Lui non bada alla linea editoriale dei media, che per soggezione politica o ragioni di audience, offrono ampi al valpadano leghista, esempio estremo di tolleranza del sistema, che accoglie nelle sue larghe e caotiche maglie inetti, mestieranti della politica, opportunisti, mercenari dei partiti, tizi indagati processati e condannati dalla magistratura (sempre meno in virtù di sospetto buonismo di molte toghe). Lui va e sparla, butta lì caz..te, che gli economisti (Cottarelli e compagni), rigettano con sdegno e mette in guardia gli italiani chiamati al voto del 25 settembre. Avrete intuito a chi si riferisce l’accusa di millanteria, che si spera sia sonoramente bocciata dagli elettori e perfino da una quota, scusate il termine, di scoglionati della Lega. Se Letta ci ascoltasse affiancherebbe alle ragioni di ottimismo (“Puntiamo al 30% dei voti”) un rilancio del Pd insuperabile in tema di tasse. Se Berlusconi, privo della competenza economica dell’esule Brunetta, ha mandato in orbita il ballon d’essai di tasse per tutti al 23 %, l’alleato Letta, in chiara difficoltà, ha replicato “Si può fare di più e di qui il proclama che dovrebbe incantare gli elettori: tasse al 23% ? Macché, al 15%. Mister Letta, sieda a questo tavolo del poker con questi giocatori dal bluff facile a cui nessuno dovrebbe credere e rilanci: “Italia paradiso fiscale, zero tasse con contorno di condono fiscale. Sparare balle pre elettorali non costa niente e la satira fa più male di proposte e comizi. Gli economisti definiscono le sortite di Salvini e Berlusconiche cavolate, quella del leghista è un capolavoro di antipatriottismo. Spiegano che costerebbero al Paese più di cinquanta miliardi e come orami tutti dovrebbero sapere, sarebbe un sontuoso regalo per ricchi ed evasori. L’Italia si ritroverebbe con un piede e forse tutti e due sull’orlo della tenebrosa voragine del fallimento.
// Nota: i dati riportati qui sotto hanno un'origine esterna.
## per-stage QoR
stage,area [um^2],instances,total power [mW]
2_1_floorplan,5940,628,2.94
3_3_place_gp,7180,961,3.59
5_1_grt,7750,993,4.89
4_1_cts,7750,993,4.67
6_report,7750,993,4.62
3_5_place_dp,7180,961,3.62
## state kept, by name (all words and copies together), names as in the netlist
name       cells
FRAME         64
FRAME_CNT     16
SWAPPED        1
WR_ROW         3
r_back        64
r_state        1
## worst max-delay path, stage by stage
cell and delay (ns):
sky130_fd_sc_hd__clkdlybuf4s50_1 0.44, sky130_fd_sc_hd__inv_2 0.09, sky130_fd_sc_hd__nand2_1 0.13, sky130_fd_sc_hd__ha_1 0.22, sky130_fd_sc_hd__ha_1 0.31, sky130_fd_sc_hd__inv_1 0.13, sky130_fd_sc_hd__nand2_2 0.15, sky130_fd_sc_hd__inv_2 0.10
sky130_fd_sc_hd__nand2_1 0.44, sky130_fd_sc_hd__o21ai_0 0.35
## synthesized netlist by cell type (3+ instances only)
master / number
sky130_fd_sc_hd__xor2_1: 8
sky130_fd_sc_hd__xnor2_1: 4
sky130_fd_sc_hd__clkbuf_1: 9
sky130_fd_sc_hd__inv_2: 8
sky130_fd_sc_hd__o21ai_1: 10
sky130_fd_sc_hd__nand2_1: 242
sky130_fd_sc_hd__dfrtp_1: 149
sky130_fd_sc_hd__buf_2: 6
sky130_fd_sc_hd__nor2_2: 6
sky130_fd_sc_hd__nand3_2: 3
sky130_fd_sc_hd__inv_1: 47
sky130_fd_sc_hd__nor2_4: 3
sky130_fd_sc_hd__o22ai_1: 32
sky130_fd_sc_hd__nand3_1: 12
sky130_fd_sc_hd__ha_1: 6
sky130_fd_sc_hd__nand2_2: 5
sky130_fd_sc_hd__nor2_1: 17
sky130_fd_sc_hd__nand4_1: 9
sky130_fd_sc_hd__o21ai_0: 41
Leggo, nella copertina del giornale diretto da Molinari, lo stuzzicante titolo di centro pagina ‘Freud e il narcisismo del leader? Ricordo di aver affibbiato giorni fa il termine narciso a Calenda, in una nota sul tema dei capricci da virus che trasmette la libidine per il potere. Mi pento di aver riservato l’esclusiva al picconatore di ‘Azione’: provvedo e lo estendo, come fa Belpoliti di Repubblica e con qualche aggettivo supplementare, all’edonismo di Renzi, alla protervia spocchiosa di Salvini, al delirio di auto esaltazione della borgatara Meloni.
Crosetto, fondatore di Fratelli d’Italia (che dite, gli facciamo un monumento a cavallo al posto di Garibaldi?) in questi giorni di scintille tra opposte fazioni e all’interno di alleanze vere o spacciate per tali, indossa la toga di Pm e bacchetta a destra e manca i giornalisti che osano rivolgergli domande scomode, per esempio sulla inverosimile gaffe del socio Berlusconi che si è appropriato, mentendo, del merito di aver ottenuto dall’Europa i miliardi per la ripresa dell’Italia dalla crisi Covid. Peccato che a quel tempo Berlusconi non avesse alcun ruolo istituzionale. A far le spese del giustiziere Crosetto anche un giornalista del Tg1. Il vice della Meloni azzardava pareri sul Pnrr, Piano nazionale di ripresa e resilienza ed è intervento Bonini: “Fratelli d’Italia ha votato 5 volte no sul PNNR all’inizio”. L’irritata replica di Crosetto: “Lei faccia il conduttore, non faccia la parte”. La replica: “Io faccio il conduttore e richiamo alla memoria, poi le chiedo un commento”. Crosetto ha ribadito il concetto: “No, no, no, non si schieri troppo…” Sulla questione il parere dell’Usigrai, sindacato dei giornalisti Rai, che riportiamo di seguito per capire cosa ne sarebbe della libertà dell’informazione con la destra al governo: “Oggi, a Tg1 mattina, Crosetto, tra i fondatori di Fratelli d’Italia, non ha capito che era ospite di un programma di informazione di servizio pubblico e non ad un comizio. Fare domande non è di parte, se ne facciano una ragione quanti vorrebbero un’informazione schierata e plaudente; le giornaliste e i giornalisti della Rai continueranno a fare il loro lavoro anche in questa campagna elettorale, con lo stesso rigore e professionalità con cui stanno raccontando la guerra, la pandemia o la cronaca quotidiana”.